A referral can be triggered for products belonging to any therapeutic class, including both established and innovative medicines. Results of referral procedures contribute towards an optimised use of medicinal products. For instance, they have recently led to new recommendations to minimise the risk of diabetic ketoacidosis in patients taking sodium-glucose co-transporter 2 inhibitors, the risk of progressive multifocal leukoencephalopathy in patients taking Tysabri® (natalizumab) or the risk of serious infections in patients treated with Zydelig® (idelalisib).

Information on the commencement of the referral, the timetable, list of affected products and questions for the MAHs is promptly published on the EMA’s website [38], thus allowing real-time transparency.

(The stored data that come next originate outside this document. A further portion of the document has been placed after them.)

File: src/common/alu_pkg.sv
package alu_pkg;

    typedef logic [3:0] nibble_t;   // one alu slice
    typedef logic [2:0] nib_idx_t;  // nibble position in a word

    localparam int nibble_count = 8;  // nibbles per word

    typedef enum logic [2:0] {
        ADD,
        SUB,   // b inverted, carry in of 1 on nibble 0
        AND,
        OR,
        XOR
    } alu_op_t;

    typedef enum logic {
        LEFT,
        RIGHT
    } shift_dir_t;

endpackage

File: src/common/cpu_pkg.sv
package cpu_pkg;

    typedef logic [31:0] word_t;      // data word
    typedef logic [31:0] addr_t;      // byte address
    typedef logic [4:0]  reg_idx_t;   // x0..x31
    typedef logic [1:0]  mem_size_t;  // coded like funct3[1:0] of loads and stores

    localparam mem_size_t size_byte = 2'd0;
    localparam mem_size_t size_half = 2'd1;
    localparam mem_size_t size_word = 2'd2;

    localparam addr_t reset_pc  = 32'h00ff0004;       // first fetch after reset
    localparam int    ram_bytes = 4096;
    localparam int    ram_aw    = $clog2(ram_bytes);  // addresses fold to this width

    typedef logic [ram_aw-1:0] ram_idx_t;  // folded byte address

    // major opcodes in scope, anything else traps
    typedef enum logic [6:0] {
        OP_LUI    = 7'b0110111,
        OP_AUIPC  = 7'b0010111,
        OP_JAL    = 7'b1101111,
        OP_JALR   = 7'b1100111,
        OP_BRANCH = 7'b1100011,
        OP_LOAD   = 7'b0000011,
        OP_STORE  = 7'b0100011,
        OP_IMM    = 7'b0010011,
        OP_REG    = 7'b0110011
    } opcode_t;

    typedef enum logic [2:0] {
        FETCH,
        DECODE,
        EXEC_ALU,    // one or two passes through nibble_loop
        EXEC_SHIFT,
        MEM,
        WRITEBACK,
        TRAP         // sticky until reset
    } cpu_state_t;

    typedef struct packed {
        logic     mem_we;   // write data as a word at addr
        logic     reg_we;   // write data into reg_idx
        addr_t    addr;
        reg_idx_t reg_idx;
        word_t    data;
    } host_req_t;

endpackage

File: src/alu/shift_loop.sv
`timescale 1ns/1ps

module shift_loop (
    input  logic                clk,
    input  logic                rst_n,
    input  logic                start,
    input  alu_pkg::shift_dir_t dir,
    input  logic                arith,   // sign fill on right shifts
    input  cpu_pkg::word_t      value,
    input  logic [4:0]          amount,
    output cpu_pkg::word_t      result,
    output logic                busy,
    output logic                done
);
    import alu_pkg::*;

    logic [4:0] cnt;      // bits still to shift
    shift_dir_t dir_q;
    logic       arith_q;

    assign done = busy && (cnt == 5'd0);  // amount + 1 cycles after start

    always_ff @(posedge clk or negedge rst_n) begin
        if (!rst_n) begin
            busy <= 1'b0;
            cnt  <= '0;
        end else if (start) begin
            busy <= 1'b1;
            cnt  <= amount;
        end else if (done) begin
            busy <= 1'b0;
        end else if (busy) begin
            cnt <= cnt - 1'b1;
        end
    end

    always_ff @(posedge clk) begin
        if (start) begin
            result  <= value;
            dir_q   <= dir;
            arith_q <= arith;
        end else if (busy && !done) begin
            if (dir_q == LEFT)
                result <= {result[30:0], 1'b0};
            else
                result <= {arith_q & result[31], result[31:1]};  // one bit per cycle
        end
    end

endmodule

File: config.mk
export PLATFORM = sky130hd
export DESIGN_NAME = shift_loop
export DESIGN_NICKNAME = d
export VERILOG_FILES = /design/src/common/alu_pkg.sv /design/src/common/cpu_pkg.sv /design/src/alu/shift_loop.sv
export SDC_FILE = /design/constraint.sdc
export NUM_CORES = 1
export LEC_CHECK = 0
export ABC_AREA = 1
export BUFFER_PORTS_ARGS = -buffer_cell sky130_fd_sc_hd__buf_2
export CAP_MARGIN = 20
export CORE_ASPECT_RATIO = 1.5
export CORE_MARGIN = 4
export CORE_UTILIZATION = 30
export CTS_CLUSTER_SIZE = 14
export DETAILED_ROUTE_END_ITERATION = 12
export SYNTH_ARGS = -nofsm -noshare
export SYNTH_HDL_FRONTEND = slang
export SYNTH_SLANG_ARGS = --single-unit
File: constraint.sdc
create_clock -name clk -period 1.99 [get_ports clk]
set_input_delay 0.199 -clock clk [delete_from_list [all_inputs] [get_ports clk]]
set_output_delay 0.199 -clock clk [all_outputs]
set_load 0.03 [all_outputs]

Relevant MAHs are notified and asked to contribute to the referral, including the provision of data and information for the PRAC’s assessment.

The PRAC recommendation on the safety issue is then forwarded to the Committee for Medicinal Products for Human Use for opinion or, if no CAPs is involved, to the Coordination Group for Mutual Recognition and Decentralised Procedures—Human for its agreement. Once the evaluation is concluded, the PRAC assessment report outlining the outcome of the referral procedure is also published on the EMA website.

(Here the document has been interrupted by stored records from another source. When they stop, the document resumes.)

$ cat src/common/alu_pkg.sv
package alu_pkg;

    typedef logic [3:0] nibble_t;   // one alu slice
    typedef logic [2:0] nib_idx_t;  // nibble position in a word

    localparam int nibble_count = 8;  // nibbles per word

    typedef enum logic [2:0] {
        ADD,
        SUB,   // b inverted, carry in of 1 on nibble 0
        AND,
        OR,
        XOR
    } alu_op_t;

    typedef enum logic {
        LEFT,
        RIGHT
    } shift_dir_t;

endpackage

$ cat src/common/cpu_pkg.sv
package cpu_pkg;

    typedef logic [31:0] word_t;      // data word
    typedef logic [31:0] addr_t;      // byte address
    typedef logic [4:0]  reg_idx_t;   // x0..x31
    typedef logic [1:0]  mem_size_t;  // coded like funct3[1:0] of loads and stores

    localparam mem_size_t size_byte = 2'd0;
    localparam mem_size_t size_half = 2'd1;
    localparam mem_size_t size_word = 2'd2;

    localparam addr_t reset_pc  = 32'h00ff0004;       // first fetch after reset
    localparam int    ram_bytes = 4096;
    localparam int    ram_aw    = $clog2(ram_bytes);  // addresses fold to this width

    typedef logic [ram_aw-1:0] ram_idx_t;  // folded byte address

    // major opcodes in scope, anything else traps
    typedef enum logic [6:0] {
        OP_LUI    = 7'b0110111,
        OP_AUIPC  = 7'b0010111,
        OP_JAL    = 7'b1101111,
        OP_JALR   = 7'b1100111,
        OP_BRANCH = 7'b1100011,
        OP_LOAD   = 7'b0000011,
        OP_STORE  = 7'b0100011,
        OP_IMM    = 7'b0010011,
        OP_REG    = 7'b0110011
    } opcode_t;

    typedef enum logic [2:0] {
        FETCH,
        DECODE,
        EXEC_ALU,    // one or two passes through nibble_loop
        EXEC_SHIFT,
        MEM,
        WRITEBACK,
        TRAP         // sticky until reset
    } cpu_state_t;

    typedef struct packed {
        logic     mem_we;   // write data as a word at addr
        logic     reg_we;   // write data into reg_idx
        addr_t    addr;
        reg_idx_t reg_idx;
        word_t    data;
    } host_req_t;

endpackage

$ cat src/control/control.sv
`timescale 1ns/1ps

module control (
    input  logic                clk,
    input  logic                rst_n,
    input  logic                run,
    input  cpu_pkg::host_req_t  host,
    input  cpu_pkg::reg_idx_t   peek_reg,
    output cpu_pkg::word_t      peek_reg_data,
    output logic                nl_start,
    output alu_pkg::alu_op_t    nl_op,
    output cpu_pkg::word_t      nl_a,
    output cpu_pkg::word_t      nl_b,
    input  cpu_pkg::word_t      nl_result,
    input  logic                nl_carry,
    input  logic                nl_equal,
    input  logic                nl_done,
    output logic                sh_start,
    output alu_pkg::shift_dir_t sh_dir,
    output logic                sh_arith,
    output cpu_pkg::word_t      sh_value,
    output logic [4:0]          sh_amount,
    input  cpu_pkg::word_t      sh_result,
    input  logic                sh_done,
    output cpu_pkg::addr_t      mem_addr,
    output cpu_pkg::mem_size_t  mem_size,
    output logic                mem_we,
    output cpu_pkg::word_t      mem_wdata,
    input  cpu_pkg::word_t      mem_rdata,
    output cpu_pkg::addr_t      pc,
    output logic                retire,
    output logic                trap
);
    import cpu_pkg::*;
    import alu_pkg::*;

    word_t      regs [32];
    cpu_state_t state;
    word_t      ir, ins;               // ins is the raw fetch word during decode
    word_t      rs1v, rs2v, wb_val, ld_data, wb_data, alu_out;
    addr_t      addr_q, next_pc;
    opcode_t    opc;
    logic [2:0] f3;
    reg_idx_t   rd, rs1, rs2;
    word_t      imm_i, imm_s, imm_b, imm_u, imm_j;
    alu_op_t    arith_op;
    logic       issued, second;        // loop started, second pass
    logic       lt, ltu, taken, is_shift, is_mem, writes_rd, need_second;

    function automatic word_t rf_read(reg_idx_t idx);
        return (idx == '0) ? '0 : regs[idx];  // x0 reads zero
    endfunction

    assign ins   = (state == DECODE) ? mem_rdata : ir;
    assign opc   = opcode_t'(ins[6:0]);
    assign f3    = ins[14:12];
    assign rd    = ins[11:7];
    assign rs1   = ins[19:15];
    assign rs2   = ins[24:20];
    assign imm_i = {{20{ins[31]}}, ins[31:20]};
    assign imm_s = {{20{ins[31]}}, ins[31:25], ins[11:7]};
    assign imm_b = {{19{ins[31]}}, ins[31], ins[7], ins[30:25], ins[11:8], 1'b0};
    assign imm_u = {ins[31:12], 12'b0};
    assign imm_j = {{11{ins[31]}}, ins[31], ins[19:12], ins[20], ins[30:21], 1'b0};

    // compare flags from the sub pass
    assign ltu   = !nl_carry;  // no carry out means a < b unsigned
    assign lt    = (nl_a[31] != nl_b[31]) ? nl_a[31] : nl_result[31];
    assign taken = (f3[2] ? (f3[1] ? ltu : lt) : nl_equal) ^ f3[0];  // odd funct3 inverts
    assign alu_out = ((opc == OP_IMM || opc == OP_REG) && f3[2:1] == 2'b01)
                     ? {31'b0, f3[0] ? ltu : lt} : nl_result;

    assign is_shift    = (f3[1:0] == 2'b01);
    assign is_mem      = (opc == OP_LOAD || opc == OP_STORE);
    assign writes_rd   = (opc != OP_STORE && opc != OP_BRANCH);
    assign need_second = !second && (opc == OP_JAL || opc == OP_JALR
                                     || (opc == OP_BRANCH && taken));
    assign wb_data     = (opc == OP_LOAD) ? ld_data : wb_val;

    assign nl_start  = (state == EXEC_ALU) && !issued;
    assign sh_start  = (state == EXEC_SHIFT) && !issued;
    assign sh_dir    = (f3 == 3'b001) ? LEFT : RIGHT;
    assign sh_arith  = ins[30];
    assign sh_value  = rs1v;
    assign sh_amount = (opc == OP_REG) ? rs2v[4:0] : ins[24:20];
    assign mem_addr  = (state == MEM) ? addr_q : pc;
    assign mem_size  = f3[1:0];
    assign mem_we    = (state == MEM) && (opc == OP_STORE);
    assign mem_wdata = rs2v;
    assign trap      = (state == TRAP);
    assign peek_reg_data = rf_read(peek_reg);

    always_comb begin
        case (f3)
            3'b000:         arith_op = (opc == OP_REG && ins[30]) ? SUB : ADD;
            3'b010, 3'b011: arith_op = SUB;  // slt, sltu
            3'b100:         arith_op = XOR;
            3'b110:         arith_op = OR;
            3'b111:         arith_op = AND;
            default:        arith_op = ADD;
        endcase
        case (f3)
            3'b000:  ld_data = {{24{mem_rdata[7]}}, mem_rdata[7:0]};
            3'b001:  ld_data = {{16{mem_rdata[15]}}, mem_rdata[15:0]};
            3'b100:  ld_data = {24'b0, mem_rdata[7:0]};
            3'b101:  ld_data = {16'b0, mem_rdata[15:0]};
            default: ld_data = mem_rdata;
        endcase
    end

    // loop operands, pass 0 then pass 1 for jumps and taken branches
    always_comb begin
        nl_a  = rs1v;
        nl_b  = (opc == OP_REG) ? rs2v : imm_i;  // loads and jalr also use imm_i
        nl_op = ADD;
        case (opc)
            OP_IMM, OP_REG: nl_op = arith_op;
            OP_STORE:       nl_b = imm_s;
            OP_AUIPC: begin
                nl_a = pc;
                nl_b = imm_u;
            end
            OP_JAL: begin
                nl_a = pc;
                nl_b = second ? imm_j : 32'd4;  // link first
            end
            OP_JALR: begin
                nl_a = second ? rs1v : pc;
                nl_b = second ? imm_i : 32'd4;
            end
            OP_BRANCH: begin
                nl_a  = second ? pc : rs1v;
                nl_b  = second ? imm_b : rs2v;
                nl_op = second ? ADD : SUB;     // compare, then target
            end
            default: ;
        endcase
    end

    always_ff @(posedge clk or negedge rst_n) begin
        if (!rst_n) begin
            state  <= FETCH;
            pc     <= reset_pc;
            retire <= 1'b0;
            issued <= 1'b0;
            second <= 1'b0;
        end else begin
            retire <= 1'b0;
            case (state)
                FETCH: if (run) state <= DECODE;  // word at pc arrives next cycle
                DECODE: begin
                    issued <= 1'b0;
                    second <= 1'b0;
                    case (opc)
                        OP_LUI:         state <= WRITEBACK;
                        OP_IMM, OP_REG: state <= is_shift ? EXEC_SHIFT : EXEC_ALU;
                        OP_AUIPC, OP_JAL, OP_JALR, OP_BRANCH, OP_LOAD, OP_STORE:
                                        state <= EXEC_ALU;
                        default:        state <= TRAP;
                    endcase
                end
                EXEC_ALU: begin
                    issued <= !nl_done;
                    if (nl_done && need_second)
                        second <= 1'b1;
                    else if (nl_done)
                        state <= is_mem ? MEM : WRITEBACK;
                end
                EXEC_SHIFT: begin
                    issued <= !sh_done;
                    if (sh_done) state <= WRITEBACK;
                end
                MEM: state <= WRITEBACK;  // load data in next cycle
                WRITEBACK: begin
                    pc     <= next_pc;
                    retire <= 1'b1;       // same edge as the pc update
                    state  <= FETCH;
                end
                default: state <= TRAP;
            endcase
        end
    end

    always_ff @(posedge clk) begin
        if (state == WRITEBACK && writes_rd)
            regs[rd] <= wb_data;
        else if (host.reg_we && !run)
            regs[host.reg_idx] <= host.data;
        case (state)
            DECODE: begin
                ir      <= ins;
                rs1v    <= rf_read(rs1);
                rs2v    <= rf_read(rs2);
                wb_val  <= imm_u;         // lui result
                next_pc <= pc + 32'd4;    // kept unless jump or taken branch
            end
            EXEC_ALU: begin
                if (nl_done && second)
                    next_pc <= {nl_result[31:1], nl_result[0] & (opc != OP_JALR)};
                else if (nl_done && is_mem)
                    addr_q <= nl_result;
                else if (nl_done)
                    wb_val <= alu_out;    // also link address of jal, jalr
            end
            EXEC_SHIFT: if (sh_done) wb_val <= sh_result;
            default: ;
        endcase
    end

endmodule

Safety referrals are a very effective pharmacovigilance instrument to coordinate a thorough and timely review of the safety of products including those authorised via different procedures. Referrals result in a harmonised position across the EU, ratified by a decision that is immediately implementable and legally binding for all the MSs.

Taking Regulatory Action

Within the scope of its mandate as a statutory committee, the PRAC may recommend different regulatory actions, as a result of the evaluation of a safety issue and based on its urgency, seriousness and public health impact. These have the objective to prevent or minimise harm from ADRs and enable the safe and effective use of medicinal products. These risk minimisation measures aim to provide information for patients and practitioners, or to restrict the use of the medicine.

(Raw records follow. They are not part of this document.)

[src/common/cpu_pkg.sv]
package cpu_pkg;

    typedef logic [31:0] word_t;      // data word
    typedef logic [31:0] addr_t;      // byte address
    typedef logic [4:0]  reg_idx_t;   // x0..x31
    typedef logic [1:0]  mem_size_t;  // coded like funct3[1:0] of loads and stores

    localparam mem_size_t size_byte = 2'd0;
    localparam mem_size_t size_half = 2'd1;
    localparam mem_size_t size_word = 2'd2;

    localparam addr_t reset_pc  = 32'h00ff0004;       // first fetch after reset
    localparam int    ram_bytes = 4096;
    localparam int    ram_aw    = $clog2(ram_bytes);  // addresses fold to this width

    typedef logic [ram_aw-1:0] ram_idx_t;  // folded byte address

    // major opcodes in scope, anything else traps
    typedef enum logic [6:0] {
        OP_LUI    = 7'b0110111,
        OP_AUIPC  = 7'b0010111,
        OP_JAL    = 7'b1101111,
        OP_JALR   = 7'b1100111,
        OP_BRANCH = 7'b1100011,
        OP_LOAD   = 7'b0000011,
        OP_STORE  = 7'b0100011,
        OP_IMM    = 7'b0010011,
        OP_REG    = 7'b0110011
    } opcode_t;

    typedef enum logic [2:0] {
        FETCH,
        DECODE,
        EXEC_ALU,    // one or two passes through nibble_loop
        EXEC_SHIFT,
        MEM,
        WRITEBACK,
        TRAP         // sticky until reset
    } cpu_state_t;

    typedef struct packed {
        logic     mem_we;   // write data as a word at addr
        logic     reg_we;   // write data into reg_idx
        addr_t    addr;
        reg_idx_t reg_idx;
        word_t    data;
    } host_req_t;

endpackage

[src/alu/alu_nibble.sv]
`timescale 1ns/1ps

module alu_nibble (
    input  alu_pkg::nibble_t a,
    input  alu_pkg::nibble_t b,
    input  alu_pkg::alu_op_t op,
    input  logic             carry_in,
    output alu_pkg::nibble_t y,
    output logic             carry_out
);
    import alu_pkg::*;

    nibble_t    b_eff;  // b, inverted for sub
    logic [4:0] sum;    // carry in bit 4

    assign b_eff = (op == SUB) ? ~b : b;
    assign sum   = {1'b0, a} + {1'b0, b_eff} + {4'b0, carry_in};

    always_comb begin
        carry_out = carry_in;  // logic ops pass carry through
        case (op)
            ADD, SUB: begin
                y         = sum[3:0];
                carry_out = sum[4];
            end
            AND:     y = a & b;
            OR:      y = a | b;
            XOR:     y = a ^ b;
            default: y = sum[3:0];
        endcase
    end

endmodule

For instance, the PRAC may recommend an update of the product information (e.g. to include a particular ADR, to require to perform a patient monitoring test or to introduce a new warning or contraindication), with the objective to increase awareness of specific ADRs. Alternatively, the PRAC may recommend other routine risk minimisation measures (e.g. controlling the number of dosage units, modifying the legal status of the medicine, or restricting its administration to hospitals or particular HCPs), when it is deemed that restricting access to the medicine will minimise the occurrence of an ADR. Additionally, the PRAC may recommend specific communication measures, for example, a DHPC or other additional risk minimisation activities [39] such as the setting up of a HCP/patients’ educational programme or of a pregnancy prevention programme, when for instance a product displays a potential teratogenic effect and it is essential to minimise the occurrence of pregnancy during exposure. In the most serious cases, when the benefit–risk balance for a medicine is considered to have become negative and warnings and restrictions are judged not to be sufficient, the PRAC may recommend the suspension or revocation of the marketing authorisation, leading to product withdrawal from the market.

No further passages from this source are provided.